Podocyte-specific deletion of murine CXADR does not impair podocyte development, function or stress response


  • C. Schell
  • O. Kretz
  • A. Bregenzer
  • M. Rogg
  • M. Helmstädter
  • U. Lisewski
  • M. Gotthardt
  • P.L. Tharaux
  • T.B. Huber
  • F. Grahammer


  • PLoS ONE


  • PLoS ONE 10 (6): e0129424


  • The coxsackie- and adenovirus receptor (CXADR) is a member of the immunoglobulin protein superfamily, present in various epithelial cells including glomerular epithelial cells. Beside its known function as a virus receptor, it also constitutes an integral part of cell-junctions. Previous studies in the zebrafish pronephros postulated a potential role of CXADR for the terminal differentiation of glomerular podocytes and correct patterning of the elaborated foot process architecture. However, due to early embryonic lethality of constitutive Cxadr knockout mice, mammalian data on kidney epithelial cells have been lacking.
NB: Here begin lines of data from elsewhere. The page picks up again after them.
$ cat src/rtl/id_hazard_fwd.sv
// id_hazard_fwd: ID/EX operand bypass, latency scoreboard stall, and ID/EX pipeline register
module id_hazard_fwd #(
  parameter int DATA_W  = 32,
  parameter int ADDR_W  = 5,
  parameter int NUM_RD  = 2,
  parameter int MAX_LAT = 4,
  parameter int AOP_W   = 8,
  parameter int ASEL_W  = 3
) (
  input  logic                       clk,
  input  logic                       rst,
  input  logic                       id_valid_i,
  input  logic                       flush_i,
  input  logic [NUM_RD-1:0]          rd_en_i,
  input  logic [NUM_RD*ADDR_W-1:0]   rd_addr_i,
  input  logic [NUM_RD*DATA_W-1:0]   rf_data_i,
  input  logic [DATA_W-1:0]          imm_i,
  input  logic                       wreg_i,
  input  logic [ADDR_W-1:0]          wd_i,
  input  logic [$clog2(MAX_LAT):0]   lat_i,
  input  logic [AOP_W-1:0]           aluop_i,
  input  logic [ASEL_W-1:0]          alusel_i,
  input  logic                       ex_wreg_i,
  input  logic [ADDR_W-1:0]          ex_wd_i,
  input  logic [DATA_W-1:0]          ex_wdata_i,
  input  logic                       mem_wreg_i,
  input  logic [ADDR_W-1:0]          mem_wd_i,
  input  logic [DATA_W-1:0]          mem_wdata_i,
  output logic                       stall_o,
  output logic                       ex_valid_o,
  output logic [NUM_RD*DATA_W-1:0]   ex_op_o,
  output logic                       ex_wreg_o,
  output logic [ADDR_W-1:0]          ex_wd_o,
  output logic [AOP_W-1:0]           ex_aluop_o,
  output logic [ASEL_W-1:0]          ex_alusel_o
);
  localparam int CNT_W = $clog2(MAX_LAT);
  localparam int NREG = 1 << ADDR_W;
  localparam logic [CNT_W:0] LMAX = (CNT_W+1)'(MAX_LAT);
  logic [CNT_W-1:0] cnt [NREG];
  logic [CNT_W:0] lat_sat;
  logic [CNT_W-1:0] lat_m1;
  logic [NUM_RD-1:0] raw;
  logic [NUM_RD*DATA_W-1:0] op;
  logic wd_nz, waw, issue, bubble;
  assign lat_sat = (lat_i == '0) ? (CNT_W+1)'(1) : (lat_i > LMAX) ? LMAX : lat_i;
  assign lat_m1 = CNT_W'(lat_sat - 1'b1);
  assign wd_nz = wd_i != '0;
  assign waw = id_valid_i & wreg_i & wd_nz & (cnt[wd_i] > lat_m1);
  assign stall_o = ~rst & id_valid_i & ~flush_i & (|raw | waw);
  assign issue = id_valid_i & ~stall_o & ~flush_i & wreg_i & wd_nz;
  assign bubble = rst | flush_i | stall_o | ~id_valid_i;
  for (genvar p = 0; p < NUM_RD; p++) begin : g_port
    logic [ADDR_W-1:0] a;
    logic en;
    assign a = rd_addr_i[p*ADDR_W +: ADDR_W];
    assign en = rd_en_i[p];
    assign raw[p] = en & (a != '0) & (cnt[a] != '0);
    assign op[p*DATA_W +: DATA_W] = !en ? imm_i :
                                    (a == '0) ? '0 :
                                    (ex_wreg_i && ex_wd_i == a) ? ex_wdata_i :
                                    (mem_wreg_i && mem_wd_i == a) ? mem_wdata_i :
                                    rf_data_i[p*DATA_W +: DATA_W];
  end
  // issue reloads an entry in the same cycle every other live entry counts down
  always_ff @(posedge clk)
    for (int r = 0; r < NREG; r++)
      cnt[r] <= (rst || r == 0) ? '0 :
                (issue && wd_i == ADDR_W'(r)) ? lat_m1 :
                (cnt[r] != '0) ? cnt[r] - 1'b1 : '0;
  always_ff @(posedge clk) begin
    ex_valid_o  <= ~bubble;
    ex_wreg_o   <= bubble ? 1'b0 : wreg_i;
    ex_wd_o     <= bubble ? '0 : wd_i;
    ex_op_o     <= bubble ? '0 : op;
    ex_aluop_o  <= bubble ? '0 : aluop_i;
    ex_alusel_o <= bubble ? '0 : alusel_i;
  end
endmodule

$ cat config.mk
export PLATFORM = sky130hd
export DESIGN_NAME = id_hazard_fwd
export DESIGN_NICKNAME = d
export VERILOG_FILES = /design/src/rtl/id_hazard_fwd.sv
export SDC_FILE = /design/constraint.sdc
export NUM_CORES = 1
export LEC_CHECK = 0
export BUFFER_PORTS_ARGS = -buffer_cell sky130_fd_sc_hd__buf_4
export CAP_MARGIN = 20
export CORE_AREA = 2 2 128 130
export CTS_BUF_LIST = sky130_fd_sc_hd__clkbuf_4 sky130_fd_sc_hd__clkbuf_8
export DETAILED_ROUTE_END_ITERATION = 12
export DIE_AREA = 0 0 130 132
export GPL_ROUTABILITY_DRIVEN = 0
export PLACE_DENSITY = 0.91
export SYNTH_ARGS = -nofsm -noshare
export SYNTH_HDL_FRONTEND = slang
export SYNTH_SLANG_ARGS = --single-unit
$ cat constraint.sdc
create_clock -name clk -period 5.8 [get_ports clk]
set_input_delay 0.58 -clock clk [delete_from_list [all_inputs] [get_ports clk]]
set_output_delay 0.58 -clock clk [all_outputs]
set_load 0.01 [all_outputs]
==> results.json <==
{
  "outcome": "finished clean",
  "cts.repair.resized": 0,
  "cts_buffers": 17,
  "drcViolationCount": 0,
  "synth_area_per_cell_um2": 8.47,
  "cts_buffer_depth": 2,
  "grt_pass1_wl_mm": 45.9,
  "wl_per_cell_um": 20.4,
  "clock-sinks": 144,
  "drt.antenna.violating_nets": 0,
  "nNetsFinal": 1451,
  "slew_headroom_pct": 27.6,
  "fmax_mhz": 223,
  "crit_buf_inv": 3,
  "rows": 46,
  "die_h_um": 132,
  "critPathMaxFanout": 22,
  "synth_seq_cells": 144,
  "worstPathRequired_ns": 5.22,
  "vias_per_cell": 6.07,
  "path_class": "input port to primary output",
  "cts-root-buf": "clkbuf_8",
  "cpMaxStageDelayCell": "o31ai_4",
  "post_cts_buffers": 0,
  "layout_setup_ws_ns": 1.31,
  "end_kind": "primary output",
  "dpl.cell_count": 1437,
  "vias": 8928,
  "hold_path_class": "input port to flip-flop",
  "drive_gt1_share_pct": 29.8,
  "drtIter0Drc": 846,
  "finalMaxSlewViolations": 0,
  "layoutNonFillerInstCount": 1470,
  "startpoint": "wd_i[0]",
  "crit_end": "stall_o",
  "cp_num_cells": 11,
  "drv_cap": 0,
  "cts_tree": "done",
  "yosys_most_used_dff": "dfxtp_1",
  "synth_nets": 1215,
  "fin_crit_sh_pct": 77.4,
  "fin_util_pct": 70.8,
  "netlist_instances": 1005,
  "pre_cts_ws_ns": 1.28,
  "drt_first_pass_iters": 7,
  "finalSetupTns_ns": 0,
  "fin_area_um2": 11100,
  "ys.warnings.count": 0,
  "core_area_um2": 15700,
  "max_stage_delay_ns": 0.67,
  "htreeDepth": 4,
  "track_usage_pct": 34.3,
  "dieArea_um2": 17200,
  "r2r_cells": 11,
  "antenna_found_initial": 0,
  "yosysUniqueCellTypes": 63,
  "power_density_nw_per_um2": 208,
  "syn_area_um2": 8520,
  "regToRegSetupSlack_ns": 1.89,
  "hpwl_mm": 21.5,
  "rr_startpoint": "cnt[28][1]",
  "finalClockSkew_ns": 0.0110,
  "start_util_pct": 54.2,
  "period_minus_slack_ns": 4.49,
  "synth-edff-count": 0,
  "area_growth_pct": 30.6,
  "ios": 291,
  "fin_hold_ws_ns": 0.326,
  "power_mw": 2.31,
  "io_buffers": 290,
  "final-hold-violation-count": 0,
  "routed_wl_mm": 30.0,
  "postCtsHoldBufs": 0,
  "grt_max_degree": 83,
  "clock_latency_ns": 0.45,
  "grt_pass1_vias": 8633,
  "ir_drop_mv": 0.157,
  "gr-total-overflow": 0,
  "async_reset_ff_share_pct": 0,
  "rsz0062_at_grt": "no",
  "critPathTopFamily": "multiplexers",
  "dpl-instance-area_um2": 10700,
  "die_w_um": 130,
  "n_antenna_cell": 0,
  "clkTransAtPathRegs_ns": 0.08,
  "path_cells": "buf_4 > mux4_2 > mux4_2 > mux2_2 > ha_1 > nor2b_1 > o2111ai_1 > o22ai_2 > o31ai_4 > inv_1 > buf_4",
  "power_leakage_nw": 5.15,
  "final-setup-viol-count": 0,
  "worst_slew_pin_slew_ns": 1.09,
  "crit_arrival_ns": 3.91,
  "ys_seq_area_share_pct": 33.8,
  "r2r-end": "cnt[9][1]",
  "cp-start-kind": "input port"
}
registers in the layout (all words and copies together) (netlist names):
register	flops
ex_op_o	64
cnt	62
ex_aluop_o	8
ex_wd_o	5
ex_alusel_o	3
ex_valid_o	1
ex_wreg_o	1
cells in the mapped netlist (34+ instances only):
| cell | instances | area share [%] |
|---|---|---|
| dfxtp_1 | 144 | 34 |
| inv_1 | 37 | 1.6 |
| mux2i_1 | 128 | 15 |
| clkbuf_1 | 52 | 2.3 |
| nor3_1 | 36 | 2.1 |
| o21ai_0 | 68 | 4.0 |
| and2_1 | 81 | 5.9 |
| o22ai_1 | 64 | 4.7 |
| nand2_1 | 113 | 5.0 |
| nand3b_1 | 34 | 3.0 |
| nor2_1 | 58 | 2.6 |
cell usage in the layout (no fill, tap or decap), types with 5 or more instances in the layout:
master / n
mux4_2: 17
nand2b_1: 6
a21oi_1: 17
o21ai_0: 68
inv_1: 37
nor2_1: 58
nor3b_1: 7
and2_1: 81
buf_4: 296
nand3_2: 6
xor2_1: 16
nand3b_1: 34
nor4_1: 6
clkbuf_8: 17
a211oi_1: 11
dfxtp_1: 144
nor3_1: 36
nand3_1: 13
o22ai_1: 64
clkinvlp_4: 5
nand2_1: 113
mux2i_1: 128
where the power goes:
group | total [mW] | switching, mW | internal (mW)
clock | 0.885 | 0.406 | 0.479
sequential | 1.01 | 0.00490 | 1.00
combinational | 0.421 | 0.219 | 0.202
total | 2.31 | 0.630 | 1.68
worst min-delay path by stage:
stage	start	endpoint	depth (start not counted)
after detailed placement	cnt[27][1]	cnt[27][0]	2
final	aluop_i[5]	ex_aluop_o[5]	2
after global routing	aluop_i[1]	ex_aluop_o[1]	2
after global placement	cnt[15][1]	cnt[15][0]	2
after floorplan	cnt[14][1]	cnt[14][0]	2
after CTS	alusel_i[0]	ex_alusel_o[0]	2
logic make-up (layout without fill, tap and decap cells):
| logic type | count (synthesis) | in the layout | synth area share (%) |
|---|---|---|---|
| and+or+nand+nor | 389 | 389 | 24.4 |
| AOI/OAI and AO/OA | 183 | 183 | 13.5 |
| muxes | 149 | 149 | 20.1 |
| DFF | 144 | 144 | 33.8 |
| buffers and inverters | 118 | 367 | 5.86 |
| xor gates and xnor gates | 20 | 20 | 2.06 |
| adders and majority gates | 2 | 2 | 0.294 |
area by class of cell:
type,count,area (um2)
Timing Repair Buffer,297,2240
Multi-Input combinational cell,743,5150
Inverter,38,143
Fill cell,1226,4590
Clock inverter,13,185
Sequential cell,144,2880
Tap cell,216,270
Clock buffer,19,249
layer usage:
layer  up-vias  GRT usage (%)  part of all wire, %
li1       4030              -                    -
met1      4092           41.6                   37
met2       657           53.9                   46
met3       149           10.3                   12
met4         0           18.9                  5.3
met5         -              0                    0
Note: power is estimated with default switching activity, not from simulation.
Interestingly, Cxadr is robustly expressed during podocyte development and in adulthood in response to glomerular injury. We therefore used a conditional transgenic approach to elucidate the function of Cxadr for podocyte development and stress response. Surprisingly, we could not discern a developmental phenotype in podocyte specific Cxadr knock-out mice. In addition, despite a significant up regulation of CXADR during toxic, genetic and immunologic podocyte injury, we could not detect any impact of Cxadr on these injury models. Thus these data indicate that in contrast to lower vertebrate models, mammalian podocytes have acquired molecular programs to compensate for the loss of Cxadr.